[Collected data]
§

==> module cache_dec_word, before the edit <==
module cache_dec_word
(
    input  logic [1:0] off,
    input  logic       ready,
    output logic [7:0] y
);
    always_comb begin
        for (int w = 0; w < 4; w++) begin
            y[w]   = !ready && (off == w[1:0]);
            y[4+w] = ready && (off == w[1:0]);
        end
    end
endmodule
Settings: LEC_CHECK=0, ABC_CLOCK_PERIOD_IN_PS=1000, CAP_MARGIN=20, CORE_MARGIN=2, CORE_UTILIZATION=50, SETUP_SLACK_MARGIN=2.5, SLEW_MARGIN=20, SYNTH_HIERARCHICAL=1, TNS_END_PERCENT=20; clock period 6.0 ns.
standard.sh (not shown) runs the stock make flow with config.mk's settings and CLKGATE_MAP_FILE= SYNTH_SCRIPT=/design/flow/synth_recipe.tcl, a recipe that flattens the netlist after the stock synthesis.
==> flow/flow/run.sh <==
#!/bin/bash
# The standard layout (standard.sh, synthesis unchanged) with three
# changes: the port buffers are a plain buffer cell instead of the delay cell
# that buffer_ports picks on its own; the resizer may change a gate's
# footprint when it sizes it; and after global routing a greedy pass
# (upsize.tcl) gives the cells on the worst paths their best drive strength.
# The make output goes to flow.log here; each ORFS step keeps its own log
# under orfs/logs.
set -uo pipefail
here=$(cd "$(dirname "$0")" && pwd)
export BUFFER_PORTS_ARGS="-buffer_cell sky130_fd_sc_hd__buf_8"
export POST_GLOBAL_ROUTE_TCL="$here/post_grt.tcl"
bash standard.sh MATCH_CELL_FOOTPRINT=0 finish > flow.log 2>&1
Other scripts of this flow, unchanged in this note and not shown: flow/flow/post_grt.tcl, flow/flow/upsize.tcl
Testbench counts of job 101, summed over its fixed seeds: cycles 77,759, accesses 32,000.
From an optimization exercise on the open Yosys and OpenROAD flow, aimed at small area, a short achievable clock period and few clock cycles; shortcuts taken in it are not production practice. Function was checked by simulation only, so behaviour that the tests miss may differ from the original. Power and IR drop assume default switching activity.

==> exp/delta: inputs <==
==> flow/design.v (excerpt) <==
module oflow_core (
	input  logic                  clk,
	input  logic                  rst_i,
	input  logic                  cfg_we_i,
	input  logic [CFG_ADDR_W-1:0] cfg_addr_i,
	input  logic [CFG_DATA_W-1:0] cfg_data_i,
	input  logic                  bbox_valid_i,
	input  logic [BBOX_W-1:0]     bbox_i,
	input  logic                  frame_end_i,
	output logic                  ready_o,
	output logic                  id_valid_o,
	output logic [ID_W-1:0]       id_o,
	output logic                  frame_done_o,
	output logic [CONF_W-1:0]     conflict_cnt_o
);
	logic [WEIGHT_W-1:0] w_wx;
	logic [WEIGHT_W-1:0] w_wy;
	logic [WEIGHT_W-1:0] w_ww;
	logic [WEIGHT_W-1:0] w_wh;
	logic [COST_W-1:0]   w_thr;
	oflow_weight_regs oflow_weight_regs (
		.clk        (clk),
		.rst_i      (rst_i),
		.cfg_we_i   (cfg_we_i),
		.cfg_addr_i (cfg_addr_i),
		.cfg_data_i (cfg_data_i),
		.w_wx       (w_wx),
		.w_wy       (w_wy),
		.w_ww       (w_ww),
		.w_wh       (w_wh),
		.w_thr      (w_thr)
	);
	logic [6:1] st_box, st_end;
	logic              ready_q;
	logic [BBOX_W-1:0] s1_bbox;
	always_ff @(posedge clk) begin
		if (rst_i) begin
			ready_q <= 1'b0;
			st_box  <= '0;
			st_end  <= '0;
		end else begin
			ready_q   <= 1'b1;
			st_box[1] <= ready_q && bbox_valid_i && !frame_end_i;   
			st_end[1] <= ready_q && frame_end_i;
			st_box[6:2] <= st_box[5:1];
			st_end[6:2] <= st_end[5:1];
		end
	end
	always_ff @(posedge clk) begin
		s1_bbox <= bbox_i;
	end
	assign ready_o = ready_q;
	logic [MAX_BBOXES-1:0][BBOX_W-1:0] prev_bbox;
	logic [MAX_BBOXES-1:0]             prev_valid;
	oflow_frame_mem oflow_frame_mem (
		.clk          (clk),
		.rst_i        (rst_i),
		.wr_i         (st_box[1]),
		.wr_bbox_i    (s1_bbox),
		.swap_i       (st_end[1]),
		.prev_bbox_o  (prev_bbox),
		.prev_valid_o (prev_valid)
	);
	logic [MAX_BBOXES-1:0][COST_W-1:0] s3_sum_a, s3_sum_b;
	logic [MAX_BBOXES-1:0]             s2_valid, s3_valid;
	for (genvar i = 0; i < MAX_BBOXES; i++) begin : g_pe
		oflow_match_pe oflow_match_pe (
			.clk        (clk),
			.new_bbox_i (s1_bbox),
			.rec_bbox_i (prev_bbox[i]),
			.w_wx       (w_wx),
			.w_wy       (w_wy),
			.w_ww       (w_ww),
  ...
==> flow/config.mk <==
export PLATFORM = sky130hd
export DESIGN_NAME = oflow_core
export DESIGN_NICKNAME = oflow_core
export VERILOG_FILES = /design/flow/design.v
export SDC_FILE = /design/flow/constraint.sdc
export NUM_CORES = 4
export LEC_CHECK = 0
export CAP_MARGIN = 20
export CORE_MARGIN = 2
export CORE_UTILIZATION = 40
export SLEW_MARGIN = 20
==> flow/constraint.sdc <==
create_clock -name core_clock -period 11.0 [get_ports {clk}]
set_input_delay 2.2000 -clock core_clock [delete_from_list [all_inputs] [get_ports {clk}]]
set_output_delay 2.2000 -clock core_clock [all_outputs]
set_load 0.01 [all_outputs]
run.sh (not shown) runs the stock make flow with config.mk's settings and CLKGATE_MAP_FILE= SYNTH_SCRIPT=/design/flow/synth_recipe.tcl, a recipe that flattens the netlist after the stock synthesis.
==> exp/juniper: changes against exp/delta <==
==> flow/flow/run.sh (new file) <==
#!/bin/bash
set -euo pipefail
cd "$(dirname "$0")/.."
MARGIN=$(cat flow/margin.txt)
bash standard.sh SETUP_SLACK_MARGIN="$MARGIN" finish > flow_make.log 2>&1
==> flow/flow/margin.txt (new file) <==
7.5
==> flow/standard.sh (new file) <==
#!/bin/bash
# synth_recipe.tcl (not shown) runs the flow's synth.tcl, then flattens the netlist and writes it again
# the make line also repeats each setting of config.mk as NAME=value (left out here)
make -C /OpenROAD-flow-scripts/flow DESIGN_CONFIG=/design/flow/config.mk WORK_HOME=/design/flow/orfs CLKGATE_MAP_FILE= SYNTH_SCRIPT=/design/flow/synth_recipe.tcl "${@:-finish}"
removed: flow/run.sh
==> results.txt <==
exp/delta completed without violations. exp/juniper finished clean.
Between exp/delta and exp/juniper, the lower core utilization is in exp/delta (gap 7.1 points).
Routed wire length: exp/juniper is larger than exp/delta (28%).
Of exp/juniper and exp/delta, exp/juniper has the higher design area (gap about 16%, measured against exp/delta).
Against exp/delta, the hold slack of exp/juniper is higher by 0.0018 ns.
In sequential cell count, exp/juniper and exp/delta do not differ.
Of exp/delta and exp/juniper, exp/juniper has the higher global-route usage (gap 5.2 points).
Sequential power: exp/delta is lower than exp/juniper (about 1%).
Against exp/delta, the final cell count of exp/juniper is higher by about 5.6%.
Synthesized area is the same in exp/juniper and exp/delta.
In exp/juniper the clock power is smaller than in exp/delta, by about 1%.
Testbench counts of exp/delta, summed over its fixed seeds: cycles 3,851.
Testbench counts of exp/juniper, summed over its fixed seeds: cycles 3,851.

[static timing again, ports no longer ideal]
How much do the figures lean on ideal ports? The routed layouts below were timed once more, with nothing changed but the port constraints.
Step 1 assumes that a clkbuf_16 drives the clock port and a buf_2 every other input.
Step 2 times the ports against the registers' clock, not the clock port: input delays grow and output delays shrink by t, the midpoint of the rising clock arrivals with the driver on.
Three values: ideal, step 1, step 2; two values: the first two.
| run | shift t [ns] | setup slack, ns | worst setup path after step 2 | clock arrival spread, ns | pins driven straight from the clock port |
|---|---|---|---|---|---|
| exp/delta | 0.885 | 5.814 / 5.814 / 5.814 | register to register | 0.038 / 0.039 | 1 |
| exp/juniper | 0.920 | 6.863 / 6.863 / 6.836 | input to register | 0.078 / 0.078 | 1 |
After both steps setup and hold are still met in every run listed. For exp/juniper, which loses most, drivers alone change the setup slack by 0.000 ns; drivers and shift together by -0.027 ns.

§

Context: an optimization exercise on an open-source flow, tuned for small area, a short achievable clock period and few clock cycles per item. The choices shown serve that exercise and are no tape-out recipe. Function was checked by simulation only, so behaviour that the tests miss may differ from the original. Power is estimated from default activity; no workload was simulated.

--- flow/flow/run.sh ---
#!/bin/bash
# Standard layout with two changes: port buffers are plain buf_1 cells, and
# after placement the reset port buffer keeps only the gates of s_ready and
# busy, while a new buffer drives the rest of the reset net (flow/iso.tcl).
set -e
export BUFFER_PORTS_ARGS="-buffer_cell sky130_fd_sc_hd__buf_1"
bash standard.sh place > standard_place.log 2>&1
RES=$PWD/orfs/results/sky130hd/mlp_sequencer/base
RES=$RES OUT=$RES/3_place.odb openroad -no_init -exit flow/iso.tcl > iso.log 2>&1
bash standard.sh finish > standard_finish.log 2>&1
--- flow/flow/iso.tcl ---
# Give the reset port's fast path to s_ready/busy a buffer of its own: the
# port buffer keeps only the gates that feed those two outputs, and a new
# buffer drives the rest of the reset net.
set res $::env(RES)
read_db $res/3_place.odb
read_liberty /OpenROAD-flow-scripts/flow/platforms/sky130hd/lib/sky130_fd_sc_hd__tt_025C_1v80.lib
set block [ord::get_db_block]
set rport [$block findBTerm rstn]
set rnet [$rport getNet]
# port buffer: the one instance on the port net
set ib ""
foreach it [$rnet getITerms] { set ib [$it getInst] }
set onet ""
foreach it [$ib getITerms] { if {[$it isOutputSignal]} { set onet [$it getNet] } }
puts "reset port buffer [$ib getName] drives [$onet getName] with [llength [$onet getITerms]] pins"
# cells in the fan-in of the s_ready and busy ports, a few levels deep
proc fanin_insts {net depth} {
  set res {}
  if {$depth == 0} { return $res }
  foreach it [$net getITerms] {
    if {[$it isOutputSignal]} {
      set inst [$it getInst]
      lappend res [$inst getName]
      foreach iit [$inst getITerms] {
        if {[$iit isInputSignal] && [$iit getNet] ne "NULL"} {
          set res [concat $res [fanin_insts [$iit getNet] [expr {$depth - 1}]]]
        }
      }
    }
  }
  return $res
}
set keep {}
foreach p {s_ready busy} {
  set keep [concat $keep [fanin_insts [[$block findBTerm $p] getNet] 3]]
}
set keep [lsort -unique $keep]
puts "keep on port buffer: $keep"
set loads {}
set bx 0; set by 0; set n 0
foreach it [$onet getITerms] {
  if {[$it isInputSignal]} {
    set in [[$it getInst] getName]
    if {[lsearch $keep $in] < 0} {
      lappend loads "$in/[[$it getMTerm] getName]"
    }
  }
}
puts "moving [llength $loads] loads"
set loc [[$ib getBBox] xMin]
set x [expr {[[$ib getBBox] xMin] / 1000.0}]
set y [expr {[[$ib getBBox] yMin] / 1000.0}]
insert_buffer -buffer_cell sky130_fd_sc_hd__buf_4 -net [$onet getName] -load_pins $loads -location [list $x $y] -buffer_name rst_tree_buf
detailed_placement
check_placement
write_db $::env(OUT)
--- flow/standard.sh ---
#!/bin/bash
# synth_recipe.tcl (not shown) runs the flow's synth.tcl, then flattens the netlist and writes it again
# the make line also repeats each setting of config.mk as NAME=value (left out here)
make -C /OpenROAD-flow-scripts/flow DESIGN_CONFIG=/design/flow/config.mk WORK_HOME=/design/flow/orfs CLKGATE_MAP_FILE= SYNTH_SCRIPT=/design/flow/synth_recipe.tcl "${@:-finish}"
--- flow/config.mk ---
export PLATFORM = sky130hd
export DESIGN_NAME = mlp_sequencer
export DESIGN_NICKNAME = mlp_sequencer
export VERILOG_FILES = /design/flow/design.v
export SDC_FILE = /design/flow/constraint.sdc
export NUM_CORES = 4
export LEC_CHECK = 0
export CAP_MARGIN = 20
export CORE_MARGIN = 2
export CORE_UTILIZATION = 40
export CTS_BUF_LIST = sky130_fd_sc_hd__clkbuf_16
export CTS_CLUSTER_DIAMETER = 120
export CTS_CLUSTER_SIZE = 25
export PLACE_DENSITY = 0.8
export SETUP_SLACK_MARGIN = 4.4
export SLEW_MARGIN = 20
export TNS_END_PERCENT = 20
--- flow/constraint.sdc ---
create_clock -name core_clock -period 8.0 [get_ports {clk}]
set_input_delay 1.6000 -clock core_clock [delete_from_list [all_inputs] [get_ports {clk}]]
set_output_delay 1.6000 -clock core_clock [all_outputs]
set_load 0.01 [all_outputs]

§

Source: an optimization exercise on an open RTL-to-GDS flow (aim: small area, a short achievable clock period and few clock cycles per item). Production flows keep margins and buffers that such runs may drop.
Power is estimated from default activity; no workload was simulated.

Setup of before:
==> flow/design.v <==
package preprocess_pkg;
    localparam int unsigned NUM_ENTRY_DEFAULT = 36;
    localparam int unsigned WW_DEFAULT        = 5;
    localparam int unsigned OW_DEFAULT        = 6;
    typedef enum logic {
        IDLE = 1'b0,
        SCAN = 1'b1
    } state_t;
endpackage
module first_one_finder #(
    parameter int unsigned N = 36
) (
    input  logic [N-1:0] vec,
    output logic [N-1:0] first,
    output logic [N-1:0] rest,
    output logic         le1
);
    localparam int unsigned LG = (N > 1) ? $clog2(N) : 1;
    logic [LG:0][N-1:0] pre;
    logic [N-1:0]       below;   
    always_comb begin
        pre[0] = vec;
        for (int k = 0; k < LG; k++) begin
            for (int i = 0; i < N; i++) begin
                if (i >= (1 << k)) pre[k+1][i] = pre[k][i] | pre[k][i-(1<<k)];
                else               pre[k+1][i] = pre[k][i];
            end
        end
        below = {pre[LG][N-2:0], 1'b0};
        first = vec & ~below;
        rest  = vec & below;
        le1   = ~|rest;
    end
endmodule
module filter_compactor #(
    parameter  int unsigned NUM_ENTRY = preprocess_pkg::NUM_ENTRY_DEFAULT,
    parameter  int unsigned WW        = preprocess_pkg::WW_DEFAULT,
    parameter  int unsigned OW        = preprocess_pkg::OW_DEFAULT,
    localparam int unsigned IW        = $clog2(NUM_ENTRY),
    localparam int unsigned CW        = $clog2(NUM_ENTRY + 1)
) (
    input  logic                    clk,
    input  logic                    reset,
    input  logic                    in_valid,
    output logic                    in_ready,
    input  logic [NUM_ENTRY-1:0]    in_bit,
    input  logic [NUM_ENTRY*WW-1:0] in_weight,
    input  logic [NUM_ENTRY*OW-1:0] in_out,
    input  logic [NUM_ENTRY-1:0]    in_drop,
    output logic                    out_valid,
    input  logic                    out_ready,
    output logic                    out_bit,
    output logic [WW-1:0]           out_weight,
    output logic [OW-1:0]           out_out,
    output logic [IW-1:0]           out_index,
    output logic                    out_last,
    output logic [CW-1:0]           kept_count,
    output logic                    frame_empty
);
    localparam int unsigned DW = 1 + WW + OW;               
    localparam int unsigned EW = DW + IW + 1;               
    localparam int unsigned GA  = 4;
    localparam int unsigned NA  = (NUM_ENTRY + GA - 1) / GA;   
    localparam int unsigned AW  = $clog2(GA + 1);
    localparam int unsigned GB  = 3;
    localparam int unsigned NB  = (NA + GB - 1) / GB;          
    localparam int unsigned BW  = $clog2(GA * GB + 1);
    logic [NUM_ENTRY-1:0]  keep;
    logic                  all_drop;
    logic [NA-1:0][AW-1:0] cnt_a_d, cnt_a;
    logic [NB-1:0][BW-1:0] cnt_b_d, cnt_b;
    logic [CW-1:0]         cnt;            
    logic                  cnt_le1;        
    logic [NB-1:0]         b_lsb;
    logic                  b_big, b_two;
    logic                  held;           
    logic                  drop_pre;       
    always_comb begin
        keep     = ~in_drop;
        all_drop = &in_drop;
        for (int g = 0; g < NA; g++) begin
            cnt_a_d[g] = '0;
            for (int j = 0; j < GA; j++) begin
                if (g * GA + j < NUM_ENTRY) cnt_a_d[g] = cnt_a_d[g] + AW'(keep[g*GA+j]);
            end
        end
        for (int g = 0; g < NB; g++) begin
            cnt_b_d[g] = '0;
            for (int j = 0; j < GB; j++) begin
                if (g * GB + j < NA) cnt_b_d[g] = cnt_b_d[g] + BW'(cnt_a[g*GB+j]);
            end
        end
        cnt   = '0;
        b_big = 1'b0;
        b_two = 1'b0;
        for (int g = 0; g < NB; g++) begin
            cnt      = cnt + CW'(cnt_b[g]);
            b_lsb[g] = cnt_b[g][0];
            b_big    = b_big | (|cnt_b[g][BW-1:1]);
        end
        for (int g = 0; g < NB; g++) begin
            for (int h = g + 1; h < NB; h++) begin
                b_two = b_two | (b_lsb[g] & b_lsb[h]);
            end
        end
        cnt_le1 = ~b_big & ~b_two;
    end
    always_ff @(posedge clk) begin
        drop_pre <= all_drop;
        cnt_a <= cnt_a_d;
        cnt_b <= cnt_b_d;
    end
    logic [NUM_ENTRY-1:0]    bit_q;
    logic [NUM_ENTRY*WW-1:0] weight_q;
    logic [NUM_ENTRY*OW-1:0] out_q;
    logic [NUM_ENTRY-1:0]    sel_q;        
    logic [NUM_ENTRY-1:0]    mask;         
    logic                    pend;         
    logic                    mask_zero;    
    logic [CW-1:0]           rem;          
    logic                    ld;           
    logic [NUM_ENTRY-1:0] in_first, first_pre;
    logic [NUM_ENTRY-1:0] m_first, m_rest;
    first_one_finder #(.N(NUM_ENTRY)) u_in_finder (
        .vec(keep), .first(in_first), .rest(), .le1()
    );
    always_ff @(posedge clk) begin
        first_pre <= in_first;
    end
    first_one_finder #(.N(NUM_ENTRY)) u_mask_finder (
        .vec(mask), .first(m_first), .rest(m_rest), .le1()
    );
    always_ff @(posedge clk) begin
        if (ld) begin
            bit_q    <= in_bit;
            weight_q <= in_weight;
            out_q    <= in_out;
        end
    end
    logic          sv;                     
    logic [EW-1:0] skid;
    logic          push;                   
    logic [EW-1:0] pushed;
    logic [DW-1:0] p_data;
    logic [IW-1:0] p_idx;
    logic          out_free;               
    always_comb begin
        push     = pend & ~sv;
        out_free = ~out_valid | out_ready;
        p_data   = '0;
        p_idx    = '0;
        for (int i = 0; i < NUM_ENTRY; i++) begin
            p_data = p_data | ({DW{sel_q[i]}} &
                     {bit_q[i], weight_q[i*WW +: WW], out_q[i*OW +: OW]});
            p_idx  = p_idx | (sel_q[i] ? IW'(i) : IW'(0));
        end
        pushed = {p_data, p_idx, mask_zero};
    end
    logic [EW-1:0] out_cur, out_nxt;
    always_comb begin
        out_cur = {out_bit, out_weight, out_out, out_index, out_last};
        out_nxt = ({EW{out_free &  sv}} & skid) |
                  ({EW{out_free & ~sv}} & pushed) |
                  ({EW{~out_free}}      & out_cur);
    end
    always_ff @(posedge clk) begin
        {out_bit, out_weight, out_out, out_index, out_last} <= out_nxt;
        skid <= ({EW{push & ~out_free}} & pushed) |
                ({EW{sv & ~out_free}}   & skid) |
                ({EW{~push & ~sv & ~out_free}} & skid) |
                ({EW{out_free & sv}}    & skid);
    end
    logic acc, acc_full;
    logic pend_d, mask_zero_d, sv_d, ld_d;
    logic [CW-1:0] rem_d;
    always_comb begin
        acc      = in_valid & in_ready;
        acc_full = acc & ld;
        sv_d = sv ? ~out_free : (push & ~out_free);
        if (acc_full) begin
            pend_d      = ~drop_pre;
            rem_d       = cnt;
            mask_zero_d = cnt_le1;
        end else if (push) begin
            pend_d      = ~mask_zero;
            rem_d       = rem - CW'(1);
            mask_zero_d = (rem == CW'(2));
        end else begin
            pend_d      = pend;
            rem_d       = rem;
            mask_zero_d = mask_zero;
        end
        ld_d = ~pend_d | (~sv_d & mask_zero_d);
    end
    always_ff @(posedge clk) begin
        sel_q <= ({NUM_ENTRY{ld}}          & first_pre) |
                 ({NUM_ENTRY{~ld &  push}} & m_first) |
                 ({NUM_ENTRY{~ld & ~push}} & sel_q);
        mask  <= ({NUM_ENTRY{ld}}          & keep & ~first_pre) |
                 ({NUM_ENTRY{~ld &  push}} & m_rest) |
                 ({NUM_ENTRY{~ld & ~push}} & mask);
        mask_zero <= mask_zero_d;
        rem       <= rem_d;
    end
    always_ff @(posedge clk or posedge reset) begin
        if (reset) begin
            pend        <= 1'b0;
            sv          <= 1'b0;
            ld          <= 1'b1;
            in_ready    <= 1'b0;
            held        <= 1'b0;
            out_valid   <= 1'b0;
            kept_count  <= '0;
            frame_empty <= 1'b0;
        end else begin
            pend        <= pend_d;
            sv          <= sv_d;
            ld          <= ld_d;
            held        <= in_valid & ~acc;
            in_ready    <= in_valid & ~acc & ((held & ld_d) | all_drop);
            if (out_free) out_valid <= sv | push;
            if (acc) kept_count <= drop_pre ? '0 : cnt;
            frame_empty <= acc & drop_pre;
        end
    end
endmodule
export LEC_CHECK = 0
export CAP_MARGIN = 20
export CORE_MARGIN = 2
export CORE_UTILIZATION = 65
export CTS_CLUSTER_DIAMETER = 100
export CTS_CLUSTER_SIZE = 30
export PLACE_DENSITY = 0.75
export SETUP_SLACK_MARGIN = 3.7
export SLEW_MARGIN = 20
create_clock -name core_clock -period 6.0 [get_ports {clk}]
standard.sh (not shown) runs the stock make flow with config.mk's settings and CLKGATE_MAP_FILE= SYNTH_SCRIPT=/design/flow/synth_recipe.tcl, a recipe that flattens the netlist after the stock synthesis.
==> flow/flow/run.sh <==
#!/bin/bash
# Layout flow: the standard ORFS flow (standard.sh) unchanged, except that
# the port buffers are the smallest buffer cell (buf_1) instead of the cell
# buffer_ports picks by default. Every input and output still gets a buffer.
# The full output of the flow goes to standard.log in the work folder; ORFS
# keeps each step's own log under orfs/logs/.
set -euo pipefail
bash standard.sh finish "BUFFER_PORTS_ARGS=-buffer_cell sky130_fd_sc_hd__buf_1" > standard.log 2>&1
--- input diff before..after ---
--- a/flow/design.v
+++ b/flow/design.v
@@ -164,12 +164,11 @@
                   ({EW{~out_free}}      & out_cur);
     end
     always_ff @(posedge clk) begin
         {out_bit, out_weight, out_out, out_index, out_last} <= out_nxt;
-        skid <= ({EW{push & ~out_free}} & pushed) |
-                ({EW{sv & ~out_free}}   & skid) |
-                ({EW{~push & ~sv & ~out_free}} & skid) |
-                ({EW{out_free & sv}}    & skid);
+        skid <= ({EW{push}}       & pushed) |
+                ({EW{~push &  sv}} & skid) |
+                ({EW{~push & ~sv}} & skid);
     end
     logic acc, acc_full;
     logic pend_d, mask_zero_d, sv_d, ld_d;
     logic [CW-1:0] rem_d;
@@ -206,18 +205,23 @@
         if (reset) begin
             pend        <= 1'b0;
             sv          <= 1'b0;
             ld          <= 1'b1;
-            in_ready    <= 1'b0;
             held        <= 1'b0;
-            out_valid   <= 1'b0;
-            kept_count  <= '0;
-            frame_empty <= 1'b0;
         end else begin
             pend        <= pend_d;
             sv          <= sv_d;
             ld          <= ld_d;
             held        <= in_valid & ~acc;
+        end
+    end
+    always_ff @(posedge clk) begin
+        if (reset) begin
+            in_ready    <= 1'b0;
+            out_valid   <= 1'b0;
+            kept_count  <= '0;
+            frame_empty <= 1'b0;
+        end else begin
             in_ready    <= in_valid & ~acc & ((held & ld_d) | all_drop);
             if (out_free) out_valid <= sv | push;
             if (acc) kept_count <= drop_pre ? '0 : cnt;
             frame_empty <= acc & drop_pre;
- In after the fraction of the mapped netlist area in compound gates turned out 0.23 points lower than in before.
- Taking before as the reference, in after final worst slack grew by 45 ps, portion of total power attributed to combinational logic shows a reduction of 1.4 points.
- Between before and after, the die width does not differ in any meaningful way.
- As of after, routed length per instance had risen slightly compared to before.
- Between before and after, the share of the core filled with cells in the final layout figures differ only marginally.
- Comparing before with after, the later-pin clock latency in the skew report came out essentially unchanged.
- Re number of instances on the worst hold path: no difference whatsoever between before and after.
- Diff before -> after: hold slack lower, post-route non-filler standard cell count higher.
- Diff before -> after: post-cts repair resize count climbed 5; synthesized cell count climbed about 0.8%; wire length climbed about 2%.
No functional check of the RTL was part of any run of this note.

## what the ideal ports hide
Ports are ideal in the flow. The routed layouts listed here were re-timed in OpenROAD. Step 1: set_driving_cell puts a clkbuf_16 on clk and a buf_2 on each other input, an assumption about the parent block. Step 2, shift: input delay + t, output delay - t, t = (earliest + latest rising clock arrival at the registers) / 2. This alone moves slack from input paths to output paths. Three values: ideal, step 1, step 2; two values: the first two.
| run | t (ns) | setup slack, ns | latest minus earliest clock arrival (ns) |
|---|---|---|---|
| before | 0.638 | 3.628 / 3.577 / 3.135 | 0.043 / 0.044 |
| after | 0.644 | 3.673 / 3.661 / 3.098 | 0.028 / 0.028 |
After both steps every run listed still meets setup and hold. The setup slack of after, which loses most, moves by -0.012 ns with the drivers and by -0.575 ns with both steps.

§

• **Your goal**
Count how many lines in the entries above hold the word "upsize". Give that number by itself.

• **Answer for this exercise**
2